The driver of malignancy in KG-1a leukemic cells, FGFR1OP2–FGFR1, encodes an HSP90 addicted oncoprotein

The KG-1a cell line is developed from a human stem cell myeloproliferative neoplasm as the result of intragenic disruption and a chromosomal translocation of the FGFR1 gene and the FGFR1OP2 gene encoding a protein of unknown function called FOP2 (FGFR1 Oncogene Partner 2). The resulting fusion protein FOP2–FGFR1 is soluble and has constitutive tyrosine kinase activity. Since the heat shock protein HSP90 and its co-chaperone CDC37 have been shown to stabilize many oncogenic proteins, we investigated the requirement for HSP90 or HSP90–CDC37 assistance to maintain the stability or activity of FOP2–FGFR1 expressed in KG-1a cells.
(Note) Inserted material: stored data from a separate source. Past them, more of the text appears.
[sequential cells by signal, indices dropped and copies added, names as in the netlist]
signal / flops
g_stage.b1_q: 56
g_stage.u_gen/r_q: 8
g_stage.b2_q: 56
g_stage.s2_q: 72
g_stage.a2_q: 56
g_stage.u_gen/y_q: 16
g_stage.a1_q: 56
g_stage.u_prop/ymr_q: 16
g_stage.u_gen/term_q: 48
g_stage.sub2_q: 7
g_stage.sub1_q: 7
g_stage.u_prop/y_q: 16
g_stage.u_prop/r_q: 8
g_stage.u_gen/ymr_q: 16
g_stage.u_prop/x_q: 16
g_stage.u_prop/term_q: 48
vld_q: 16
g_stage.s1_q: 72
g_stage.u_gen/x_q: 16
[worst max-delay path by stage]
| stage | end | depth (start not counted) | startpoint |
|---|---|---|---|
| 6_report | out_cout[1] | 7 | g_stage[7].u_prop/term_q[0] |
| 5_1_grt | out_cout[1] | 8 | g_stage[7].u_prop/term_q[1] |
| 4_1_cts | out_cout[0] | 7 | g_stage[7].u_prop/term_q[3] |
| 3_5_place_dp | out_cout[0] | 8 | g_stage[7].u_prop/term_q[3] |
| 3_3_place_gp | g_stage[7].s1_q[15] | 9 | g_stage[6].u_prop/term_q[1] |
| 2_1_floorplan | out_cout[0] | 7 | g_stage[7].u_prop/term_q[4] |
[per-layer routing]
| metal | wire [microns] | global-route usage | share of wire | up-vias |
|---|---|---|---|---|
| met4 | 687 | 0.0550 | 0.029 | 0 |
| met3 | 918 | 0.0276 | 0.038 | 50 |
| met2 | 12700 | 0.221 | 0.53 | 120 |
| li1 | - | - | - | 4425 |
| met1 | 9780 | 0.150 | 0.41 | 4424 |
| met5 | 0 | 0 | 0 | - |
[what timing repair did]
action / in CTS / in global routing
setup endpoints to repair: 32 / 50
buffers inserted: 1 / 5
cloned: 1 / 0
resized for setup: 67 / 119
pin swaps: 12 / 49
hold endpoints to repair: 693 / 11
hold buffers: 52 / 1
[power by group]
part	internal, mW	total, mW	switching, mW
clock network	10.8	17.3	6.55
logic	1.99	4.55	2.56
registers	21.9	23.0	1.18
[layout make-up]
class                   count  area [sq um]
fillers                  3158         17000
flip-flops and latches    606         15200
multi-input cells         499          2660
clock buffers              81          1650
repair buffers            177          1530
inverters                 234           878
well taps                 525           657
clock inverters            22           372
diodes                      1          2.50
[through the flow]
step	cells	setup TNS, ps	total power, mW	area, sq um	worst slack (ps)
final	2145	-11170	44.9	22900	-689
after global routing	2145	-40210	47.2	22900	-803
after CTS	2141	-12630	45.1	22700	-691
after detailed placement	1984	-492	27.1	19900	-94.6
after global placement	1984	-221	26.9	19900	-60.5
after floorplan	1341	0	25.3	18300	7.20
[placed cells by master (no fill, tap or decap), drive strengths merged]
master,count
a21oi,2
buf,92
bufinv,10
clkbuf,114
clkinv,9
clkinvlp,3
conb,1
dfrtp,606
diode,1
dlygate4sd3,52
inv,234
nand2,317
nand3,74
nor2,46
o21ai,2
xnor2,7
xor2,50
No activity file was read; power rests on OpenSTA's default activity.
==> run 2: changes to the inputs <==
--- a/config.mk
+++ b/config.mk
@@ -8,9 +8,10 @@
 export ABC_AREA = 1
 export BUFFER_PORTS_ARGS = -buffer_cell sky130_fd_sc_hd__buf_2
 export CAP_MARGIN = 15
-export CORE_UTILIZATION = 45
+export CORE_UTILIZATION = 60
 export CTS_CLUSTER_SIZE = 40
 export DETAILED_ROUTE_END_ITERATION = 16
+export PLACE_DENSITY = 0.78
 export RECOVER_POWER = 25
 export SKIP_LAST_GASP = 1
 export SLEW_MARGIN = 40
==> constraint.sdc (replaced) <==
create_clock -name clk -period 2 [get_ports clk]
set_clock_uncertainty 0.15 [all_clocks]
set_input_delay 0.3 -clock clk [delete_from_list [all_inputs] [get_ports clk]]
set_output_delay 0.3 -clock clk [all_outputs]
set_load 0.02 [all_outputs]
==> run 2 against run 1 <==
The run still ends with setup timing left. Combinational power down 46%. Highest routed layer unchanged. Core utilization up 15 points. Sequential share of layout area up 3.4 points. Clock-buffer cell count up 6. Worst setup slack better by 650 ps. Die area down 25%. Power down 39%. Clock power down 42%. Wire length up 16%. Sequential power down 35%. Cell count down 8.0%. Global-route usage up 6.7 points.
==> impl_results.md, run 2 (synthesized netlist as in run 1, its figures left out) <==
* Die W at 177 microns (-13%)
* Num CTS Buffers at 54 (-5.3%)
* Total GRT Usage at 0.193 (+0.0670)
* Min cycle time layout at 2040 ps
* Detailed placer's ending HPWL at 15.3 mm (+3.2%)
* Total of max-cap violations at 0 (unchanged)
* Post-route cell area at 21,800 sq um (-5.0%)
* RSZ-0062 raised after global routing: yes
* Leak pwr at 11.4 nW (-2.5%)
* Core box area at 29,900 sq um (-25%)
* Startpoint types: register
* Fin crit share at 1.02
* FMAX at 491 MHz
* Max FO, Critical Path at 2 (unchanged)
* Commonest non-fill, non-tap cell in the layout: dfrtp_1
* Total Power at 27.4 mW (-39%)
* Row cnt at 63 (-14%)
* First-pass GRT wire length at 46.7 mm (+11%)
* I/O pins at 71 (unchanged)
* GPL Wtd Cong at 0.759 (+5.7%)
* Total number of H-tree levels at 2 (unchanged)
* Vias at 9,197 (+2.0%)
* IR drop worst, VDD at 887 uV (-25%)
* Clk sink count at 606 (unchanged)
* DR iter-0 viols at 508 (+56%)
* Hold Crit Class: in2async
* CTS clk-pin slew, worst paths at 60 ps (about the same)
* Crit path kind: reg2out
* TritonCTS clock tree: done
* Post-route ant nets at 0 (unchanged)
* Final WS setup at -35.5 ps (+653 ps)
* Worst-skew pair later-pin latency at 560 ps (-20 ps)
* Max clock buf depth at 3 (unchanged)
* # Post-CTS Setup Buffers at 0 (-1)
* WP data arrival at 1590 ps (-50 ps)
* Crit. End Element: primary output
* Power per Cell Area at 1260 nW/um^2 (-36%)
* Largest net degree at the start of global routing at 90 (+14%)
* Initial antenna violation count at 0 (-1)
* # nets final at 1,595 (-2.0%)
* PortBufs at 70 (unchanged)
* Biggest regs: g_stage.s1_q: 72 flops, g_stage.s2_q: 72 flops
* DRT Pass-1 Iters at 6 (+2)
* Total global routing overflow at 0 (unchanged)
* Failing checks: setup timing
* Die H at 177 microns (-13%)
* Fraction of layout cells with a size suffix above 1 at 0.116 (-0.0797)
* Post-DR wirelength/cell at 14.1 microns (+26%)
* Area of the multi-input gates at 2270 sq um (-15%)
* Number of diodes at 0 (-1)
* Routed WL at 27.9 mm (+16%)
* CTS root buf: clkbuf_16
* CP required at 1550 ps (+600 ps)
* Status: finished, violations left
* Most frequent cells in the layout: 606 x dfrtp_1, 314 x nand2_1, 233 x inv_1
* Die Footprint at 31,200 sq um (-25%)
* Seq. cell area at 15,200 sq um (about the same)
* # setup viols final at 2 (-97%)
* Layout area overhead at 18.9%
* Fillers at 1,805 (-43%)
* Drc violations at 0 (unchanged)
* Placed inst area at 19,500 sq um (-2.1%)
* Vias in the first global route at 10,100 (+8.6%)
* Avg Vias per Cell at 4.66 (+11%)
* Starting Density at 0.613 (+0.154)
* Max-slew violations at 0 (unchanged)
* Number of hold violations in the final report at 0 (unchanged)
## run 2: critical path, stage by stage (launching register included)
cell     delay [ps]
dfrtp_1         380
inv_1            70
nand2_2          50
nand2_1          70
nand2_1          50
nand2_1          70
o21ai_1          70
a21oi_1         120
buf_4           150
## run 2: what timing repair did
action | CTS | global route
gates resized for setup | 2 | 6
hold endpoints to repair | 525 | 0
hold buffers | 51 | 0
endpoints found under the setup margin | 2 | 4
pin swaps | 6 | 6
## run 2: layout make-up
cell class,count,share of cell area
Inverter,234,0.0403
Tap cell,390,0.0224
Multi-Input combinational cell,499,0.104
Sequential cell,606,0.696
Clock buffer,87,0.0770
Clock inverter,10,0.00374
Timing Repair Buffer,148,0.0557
===== config.mk =====
export PLATFORM = sky130hd
export DESIGN_NAME = hazard_unit
export DESIGN_NICKNAME = d
export VERILOG_FILES = /design/src/rtl/hazard_pkg.sv /design/src/rtl/hazard_memwait.sv /design/src/rtl/hazard_unit.sv
export SDC_FILE = /design/constraint.sdc
export NUM_CORES = 1
export LEC_CHECK = 0
export CAP_MARGIN = 40
export CORE_MARGIN = 2
export CORE_UTILIZATION = 45
export DETAILED_ROUTE_END_ITERATION = 10
export GPL_ROUTABILITY_DRIVEN = 0
export PLACE_DENSITY = 0.86
export RECOVER_POWER = 50
export SYNTH_ARGS = -nofsm -noshare
export SYNTH_HDL_FRONTEND = slang
export SYNTH_SLANG_ARGS = --single-unit

===== constraint.sdc =====
create_clock -name clk -period 3 [get_ports clk]
set_clock_uncertainty 0.15 [all_clocks]
set_input_delay 0.6 -clock clk [delete_from_list [all_inputs] [get_ports clk]]
set_output_delay 0.6 -clock clk [all_outputs]
set_load 0.05 [all_outputs]
### src/rtl/dram_arb_pkg.sv
// dram_arb_pkg
//   Shared types and constants for the data-RAM arbiter: arbitration state
//   enum, default address/data widths and the widths of the starvation and
//   lock counters.
package dram_arb_pkg;

  typedef enum logic {
    S_SHARED = 1'b0,  // CPU has priority, debug wins only when starved
    S_LOCK   = 1'b1   // debug owns the bus for a bounded burst
  } arbState_t;

  localparam int unsigned DEF_ADDR_W   = 12;
  localparam int unsigned DEF_DATA_W   = 32;
  localparam int unsigned STARVE_CNT_W = 4;
  localparam int unsigned LOCK_CNT_W   = 8;

endpackage

### src/rtl/arb_sat_counter.sv
// arb_sat_counter
//   Saturating up-counter with clear, load and increment controls.
//   Priority: clr > load > inc. Increment stops at MAX.
// Ports:
//   clk, rstn  - clock, asynchronous active-low reset
//   inc        - count up by one (saturating at MAX)
//   clr        - synchronous clear to zero
//   load       - synchronous load of loadVal
//   loadVal    - value used by load
//   count      - current count
module arb_sat_counter
  import dram_arb_pkg::*;
#(
  parameter int unsigned WIDTH = STARVE_CNT_W,
  parameter int unsigned MAX   = 15
) (
  input  logic             clk,
  input  logic             rstn,
  input  logic             inc,
  input  logic             clr,
  input  logic             load,
  input  logic [WIDTH-1:0] loadVal,
  output logic [WIDTH-1:0] count
);

  localparam logic [WIDTH-1:0] TOP = WIDTH'(MAX);

  always_ff @(posedge clk or negedge rstn) begin
    if (!rstn) begin
      count <= '0;
    end else if (clr) begin
      count <= '0;
    end else if (load) begin
      count <= loadVal;
    end else if (inc && (count != TOP)) begin
      count <= count + WIDTH'(1);
    end
  end

endmodule

### src/rtl/dram_arbiter.sv
// dram_arbiter
//   Shares a single-port data RAM between the core's load/store port (CPU,
//   zero-latency, default priority) and a debug/loader port. A saturating
//   starvation counter forces a debug grant after STARVE_MAX denied cycles;
//   a bounded lock mode lets debug run uninterrupted bursts of up to
//   LOCK_MAX locked cycles.
// Ports:
//   clk, rstn              - clock, asynchronous active-low reset
//   i_Cpu* / o_Cpu*        - core request, grant, stall, combinational read data
//   i_Dbg* / o_Dbg*        - debug request/lock, grant, registered read data
//   o_Ram* / i_RamRdata    - RAM address/write port, asynchronous read data
//   o_StallCnt, o_DbgGntCnt- statistics counters
// Configuration:
//   DRAM_ARB_STATS_EN - when defined, o_StallCnt counts CPU stall cycles and
//   o_DbgGntCnt counts debug grants; otherwise both are tied to zero.
module dram_arbiter
  import dram_arb_pkg::*;
#(
  parameter int unsigned ADDR_W     = DEF_ADDR_W,
  parameter int unsigned DATA_W     = DEF_DATA_W,
  parameter int unsigned STARVE_MAX = 4,
  parameter int unsigned LOCK_MAX   = 64
) (
  input  logic              clk,
  input  logic              rstn,
  input  logic              i_CpuReq_1,
  input  logic              i_CpuWe_1,
  input  logic [ADDR_W-1:0] i_CpuAddr,
  input  logic [DATA_W-1:0] i_CpuWdata,
  output logic              o_CpuGnt_1,
  output logic              o_CpuStall_1,
  output logic [DATA_W-1:0] o_CpuRdata,
  input  logic              i_DbgReq_1,
  input  logic              i_DbgWe_1,
  input  logic              i_DbgLock_1,
  input  logic [ADDR_W-1:0] i_DbgAddr,
  input  logic [DATA_W-1:0] i_DbgWdata,
  output logic              o_DbgGnt_1,
  output logic              o_DbgRvalid_1,
  output logic [DATA_W-1:0] o_DbgRdata,
  output logic [ADDR_W-1:0] o_RamAddr,
  output logic [DATA_W-1:0] o_RamWdata,
  output logic              o_RamWe_1,
  input  logic [DATA_W-1:0] i_RamRdata,
  output logic [31:0]       o_StallCnt,
  output logic [31:0]       o_DbgGntCnt
);

  localparam logic [STARVE_CNT_W-1:0] STARVE_TOP = STARVE_CNT_W'(STARVE_MAX);
  localparam logic [LOCK_CNT_W-1:0]   LOCK_TOP   = LOCK_CNT_W'(LOCK_MAX);

  arbState_t               state, stateNext;
  logic [STARVE_CNT_W-1:0] starveCnt;
  logic [LOCK_CNT_W-1:0]   lockCnt;
  logic                    starveFull, lockFull;
  logic                    cpuGnt, dbgGnt;
  logic                    enterLock, leaveLock, forcedExit;

  assign starveFull = (starveCnt == STARVE_TOP);
  assign lockFull   = (lockCnt == LOCK_TOP);

  // State register
  always_ff @(posedge clk or negedge rstn) begin
    if (!rstn) state <= S_SHARED;
    else       state <= stateNext;
  end

  // Next-state logic
  always_comb begin
    stateNext = state;
    case (state)
      S_SHARED: if (dbgGnt && i_DbgLock_1)        stateNext = S_LOCK;
      S_LOCK:   if (!i_DbgLock_1 || lockFull)     stateNext = S_SHARED;
      default:                                    stateNext = S_SHARED;
    endcase
  end

  // Grant logic; gated by rstn so nothing reaches the RAM while in reset
  always_comb begin
    cpuGnt = 1'b0;
    dbgGnt = 1'b0;
    if (rstn) begin
      case (state)
        S_SHARED: begin
          dbgGnt = i_DbgReq_1 && (!i_CpuReq_1 || starveFull);
          cpuGnt = i_CpuReq_1 && !dbgGnt;
        end
        S_LOCK:  dbgGnt = i_DbgReq_1;
        default: ;
      endcase
    end
  end

  assign o_CpuGnt_1   = cpuGnt;
  assign o_DbgGnt_1   = dbgGnt;
  assign o_CpuStall_1 = i_CpuReq_1 & ~cpuGnt;
  assign o_CpuRdata   = i_RamRdata;

  // RAM port mux: idle cycles keep the CPU address so reads stay zero-latency
  always_comb begin
    o_RamAddr  = i_CpuAddr;
    o_RamWdata = i_CpuWdata;
    o_RamWe_1  = 1'b0;
    if (dbgGnt) begin
      o_RamAddr  = i_DbgAddr;
      o_RamWdata = i_DbgWdata;
      o_RamWe_1  = i_DbgWe_1;
    end else if (cpuGnt) begin
      o_RamWe_1  = i_CpuWe_1;
    end
  end

  assign enterLock  = (state == S_SHARED) && (stateNext == S_LOCK);
  assign leaveLock  = (state == S_LOCK) && (stateNext == S_SHARED);
  // Hitting the lock limit clears starvation so the CPU gets the next cycle
  assign forcedExit = (state == S_LOCK) && lockFull;

  arb_sat_counter #(
    .WIDTH (STARVE_CNT_W),
    .MAX   (STARVE_MAX)
  ) u_starveCnt (
    .clk     (clk),
    .rstn    (rstn),
    .inc     (i_DbgReq_1 && !dbgGnt),
    .clr     (dbgGnt || forcedExit),
    .load    (1'b0),
    .loadVal ('0),
    .count   (starveCnt)
  );

  arb_sat_counter #(
    .WIDTH (LOCK_CNT_W),
    .MAX   (LOCK_MAX)
  ) u_lockCnt (
    .clk     (clk),
    .rstn    (rstn),
    .inc     (state == S_LOCK),
    .clr     (leaveLock),
    .load    (enterLock),
    .loadVal (LOCK_CNT_W'(1)),
    .count   (lockCnt)
  );

  // Debug read return path
  always_ff @(posedge clk or negedge rstn) begin
    if (!rstn) begin
      o_DbgRvalid_1 <= 1'b0;
      o_DbgRdata    <= '0;
    end else begin
      o_DbgRvalid_1 <= dbgGnt && !i_DbgWe_1;
      if (dbgGnt && !i_DbgWe_1) o_DbgRdata <= i_RamRdata;
    end
  end

`ifdef DRAM_ARB_STATS_EN
  logic [31:0] stallCnt, dbgGntCnt;

  always_ff @(posedge clk or negedge rstn) begin
    if (!rstn) begin
      stallCnt  <= '0;
      dbgGntCnt <= '0;
    end else begin
      if (o_CpuStall_1) stallCnt  <= stallCnt + 32'd1;
      if (dbgGnt)       dbgGntCnt <= dbgGntCnt + 32'd1;
    end
  end

  assign o_StallCnt  = stallCnt;
  assign o_DbgGntCnt = dbgGntCnt;
`else
  assign o_StallCnt  = '0;
  assign o_DbgGntCnt = '0;
`endif

endmodule

### config.mk
export PLATFORM = sky130hd
export DESIGN_NAME = dram_arbiter
export DESIGN_NICKNAME = d
export VERILOG_FILES = /design/src/rtl/dram_arb_pkg.sv /design/src/rtl/arb_sat_counter.sv /design/src/rtl/dram_arbiter.sv
export SDC_FILE = /design/constraint.sdc
export NUM_CORES = 1
export LEC_CHECK = 0
export ABC_AREA = 1
export CAP_MARGIN = 20
export CORE_AREA = 2 2 119 121
export CTS_CLUSTER_DIAMETER = 30
export DETAILED_ROUTE_END_ITERATION = 16
export DIE_AREA = 0 0 121 123
export PLACE_DENSITY_LB_ADDON = 0.1
export SLEW_MARGIN = 5
export SYNTH_ARGS = -nofsm -noshare
export SYNTH_HDL_FRONTEND = slang
export SYNTH_SLANG_ARGS = --single-unit
export TNS_END_PERCENT = 100
### constraint.sdc
create_clock -name clk -period 2.42 [get_ports clk]
set_clock_uncertainty 0.2 [all_clocks]
set_input_delay 0.605 -clock clk [delete_from_list [all_inputs] [get_ports clk]]
set_output_delay 0.605 -clock clk [all_outputs]
set_load 0.02 [all_outputs]
==> results of run 1 <==
-- metrics by stage --
step                std cells  power (mW)   util  hold slack [ps]
finish                    949        4.18  0.499              279
global route              949        4.45  0.499              309
CTS                       946        4.03  0.454              282
detailed placement        929        3.23  0.432              267
global placement          929        3.20  0.432              263
floorplan                 571        2.26      -              109
-- worst paths after layout --
check	to	slack, ps	start
setup / recovery	o_RamWdata[13]	-80	u_starveCnt.count[0]$_DFFE_PN0P_
hold / removal	o_DbgRdata[19]$_DFFE_PN0P_	280	o_DbgRdata[19]$_DFFE_PN0P_
setup reg to reg	o_DbgRdata[28]$_DFFE_PN0P_	100	u_starveCnt.count[0]$_DFFE_PN0P_
hold reg to reg	o_DbgRdata[19]$_DFFE_PN0P_	280	o_DbgRdata[19]$_DFFE_PN0P_
max in group asynchronous	u_lockCnt.count[2]$_DFFE_PN0P_	1190	rstn
min in group asynchronous	state$_DFF_PN0_	400	rstn
-- per-layer routing --
metal | up-vias | wire length, um
li1 | 1901 | -
met1 | 1784 | 5070
met2 | 143 | 7090
met3 | 8 | 904
met4 | 0 | 128
met5 | - | 0
-- report_power, final --
part	internal, mW	total, mW	switching [mW]
Combinational	1.12	2.32	1.20
Clock	0.383	0.681	0.298
Sequential	1.01	1.18	0.171
-- layout make-up --
| class | instances | area [um2] |
|---|---|---|
| Clock buffer | 5 | 125 |
| Clock inverter | 3 | 18.8 |
| Fill cell | 1305 | 6830 |
| Inverter | 24 | 115 |
| Multi-Input combinational cell | 388 | 2100 |
| Sequential cell | 46 | 1150 |
| Tap cell | 180 | 225 |
| Timing Repair Buffer | 303 | 3050 |
-- critical path: cells and delay by family, from the launching register on --
family | cells | cell delay (ps)
adders and majority gates | 1 | 140
DFF | 1 | 400
and+or+nand+nor | 5 | 370
buffers and inverters | 4 | 500
-- repair_timing --
action,in CTS,in global routing
cloned,2,4
gates resized for setup,322,172
setup endpoints to repair,113,85
setup buffers,7,2
pin swaps,15,32
-- Yosys cell counts (2+ instances only) --
| library cell | instances |
|---|---|
| nand2_1 | 257 |
| inv_1 | 21 |
| nand2_2 | 10 |
| o21ai_0 | 4 |
| dfrtp_1 | 46 |
| nor3_1 | 3 |
| nor2_1 | 14 |
| buf_6 | 3 |
| nand3_1 | 17 |
| xor2_1 | 2 |
| buf_4 | 96 |
| clkbuf_1 | 4 |
| buf_2 | 8 |
| ha_1 | 5 |
| inv_2 | 2 |
| nand4_1 | 6 |
-- logic make-up after synthesis --
| logic type | count (synthesis) |
|---|---|
| AND/OR/NAND/NOR | 310 |
| buffers and inverters | 137 |
| flip-flops | 46 |
| AO/OA/AOI/OAI | 7 |
| adder cells (fa/ha/maj) | 5 |
| XOR/XNOR | 2 |
| other | 1 |
-- registers in the layout, indices dropped and copies added, names as in the netlist --
name	cells
o_DbgRdata	32
u_lockCnt.count	8
state	1
o_DbgRvalid_1	1
u_starveCnt.count	4
-- cell usage in the layout, fill, tap and decap left out, types with 4 or more instances in the layout --
cell               n
nand2_1          159
clkdlybuf4s50_1  156
nand2_2           65
conb_1            64
buf_6             51
buf_4             50
dfrtp_1           46
nand2_4           42
dlygate4sd2_1     33
inv_1             17
nand3_1           17
nor2_1            12
clkbuf_16          8
nand4_1            6
inv_2              5
buf_12             5
ha_1               4
==> impl_metrics.env, run 1 <==
export IMPL_port_buffers=239
export IMPL_post_synth_main_area_contributors="dfrtp_1 33%, nand2_1 28%, buf_4 21%, nand3_1 2.5%, inv_1 2.3%"
export IMPL_max_slew_margin_rel=0.588
export IMPL_dieWidth_um=121
export IMPL_timing_critical_path_slowest_cell_delay_ps=400
export IMPL_clk_pin_slew_ps=70
export IMPL_muxShareOfSynthArea=0
export IMPL_synth_main_ff_cell="dfrtp_1"
export IMPL_floorplan_die_height_um=123
export IMPL_post_route_worst_setup_slack_ps=-79.2
export IMPL_crit_path_launch_type="flip-flop"
export IMPL_critPathArrivalTime_ps=1690
export IMPL_drt_initial_drc_count=246
export IMPL_globalRoute_totalOverflow=0
export IMPL_first_global_vias=3453
export IMPL_timing_hold_violations_final=0
export IMPL_run_status="finished with violations"
export IMPL_busiest_layer="met2"
export IMPL_die_area_mm2=0.0149
export IMPL_synth_seq_cells=46
export IMPL_async_flop_share=1.00
export IMPL_finalSetupViolCount=47
export IMPL_crit_path_cell_trace="inv_2 -> ha_4 -> nand3_4 -> nand2_4 -> nand2_8 -> buf_6 -> buf_12 -> nand2_4 -> nand2_2 -> buf_6"
export IMPL_synth_top_family_by_area="simple AND/OR/NAND/NOR gates"
export IMPL_grt_start_max_net_pins=47
export IMPL_numCtsBuffers=5
export IMPL_dp_hpwl_mm=9.80
export IMPL_final_design_area_no_fill_mm2=0.00679
export IMPL_drt_pass1_iter_count=4
export IMPL_grtUsageMet1=0.201
export IMPL_synth_enable_flop_cells=0
export IMPL_post_synth_top_area_fraction=0.335
export IMPL_setup_worst_path_end_class="output pin"
export IMPL_clock_tree_htree_level_count=2
export IMPL_layout_min_cycle_time_ps=2500
export IMPL_cts_root_to_sink_buffers=2
export IMPL_postSynthCellCount=508
export IMPL_violations="setup timing"
export IMPL_postRouteWirelength_mm=13.2
export IMPL_ys_warnings_count=0
export IMPL_floorplan_core_area_mm2=0.0136
export IMPL_min_period_over_period=1.03
export IMPL_max_frequency_ghz=0.400
export IMPL_cell_row_count=43
export IMPL_global_route_usage_met3=0.0258
export IMPL_cts_sinks=46
export IMPL_synthXorXnorAreaFrac=0.00509
export IMPL_hold_crit_class="flip-flop to flip-flop"
export IMPL_tritoncts_clock_tree="done"
export IMPL_areaGrowthSynthToFinish_pct=97.3
export IMPL_layout_net_count=900
export IMPL_grt_setup_unrepaired="true"
export IMPL_yosys_area_share_simple=0.361
export IMPL_post_synth_top_area_cell="dfrtp_1"
export IMPL_post_cts_hold_buffer_count=0
export IMPL_clk_root_buffer_cell="clkbuf_16"
export IMPL_placedInstanceArea_mm2=0.00589
export IMPL_post_synth_cell_area_avg_um2=6.77
export IMPL_detailroute_via_count=3836
export IMPL_gpl_final_weighted_congestion=0.776
export IMPL_worst_pin_slew_ps=617
export IMPL_synthAdderAreaFrac=0.0182
export IMPL_critical_path_slowest_cell="dfrtp_1"
export IMPL_slew_violations=0
export IMPL_detail_route_vias_per_cell=4.04
export IMPL_design_portCount=304
export IMPL_synth_cell_area_mm2=0.00344
export IMPL_crit_type="flip-flop to output pin"
export IMPL_synth_seq_area_share=0.335
export IMPL_worst_endpoint_required_ps=1620
export IMPL_grt_util_met2=0.282
export IMPL_n_antenna_cell=0
export IMPL_cellLeakagePower_nw=3.56
export IMPL_maxCapViolations=0
export IMPL_post_route_antenna_net_violation_count=0
export IMPL_synth_cell_types=26
export IMPL_initial_core_utilization=0.253
export IMPL_ff2ff_path_depth=13
export IMPL_wire_length_of_the_first_global_routing_pass_mm=18.4
export IMPL_detail_route_drc_violations=0
export IMPL_antenna_found_initial=0
export IMPL_setup_tns_final_ps=-1920
export IMPL_placement_setup_worst_slack_ps=-940
export IMPL_routedWlPerCell_um=13.9
export IMPL_proportion_of_layout_cells_with_a_drive_suffix_above_1=0.313
export IMPL_insertion_delay_ps=280
export IMPL_powerDensity_mw_per_mm2=615
export IMPL_timing_hold_worst_path_depth=2
export IMPL_grtUsageTotal=0.157
export IMPL_path_max_fanout=8
export IMPL_synth_compound_gate_area_share=0.0116
export IMPL_worst_ir_drop_vdd_mv=0.334
No activity file was read; power rests on OpenSTA's default activity.
==> run 2, diff against run 1 <==
--- a/config.mk
+++ b/config.mk
@@ -6,7 +6,7 @@
 export NUM_CORES = 1
 export LEC_CHECK = 0
 export ABC_AREA = 1
-export CAP_MARGIN = 20
+export CAP_MARGIN = 25
 export CORE_AREA = 2 2 119 121
 export CTS_CLUSTER_DIAMETER = 30
 export DETAILED_ROUTE_END_ITERATION = 16
==> results of run 2 <==
Final layout, timing and power as in run 1 (identical DEF).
We found that HSP90–CDC37 forms a permanent complex with FOP2–FGFR1. This results in protection against degradation of FOP2–FGFR1 and holds the oncoprotein in a permanently active conformation. Inhibition of HSP90 or depletion of CDC37 or heat shock factor 1 (HSF1) reduced the expression level of FOP2–FGFR1 and was sufficient to block the oncoprotein induced proliferation of KG-1a cells. We conclude that the driver of malignancy in KG-1a leukemic cells, FOP2–FGFR1, is an HSP90 addicted oncoprotein. This provides a rationale for the therapeutic use of HSP90 inhibitors in myeloid leukemias that contain FGFR fusion proteins.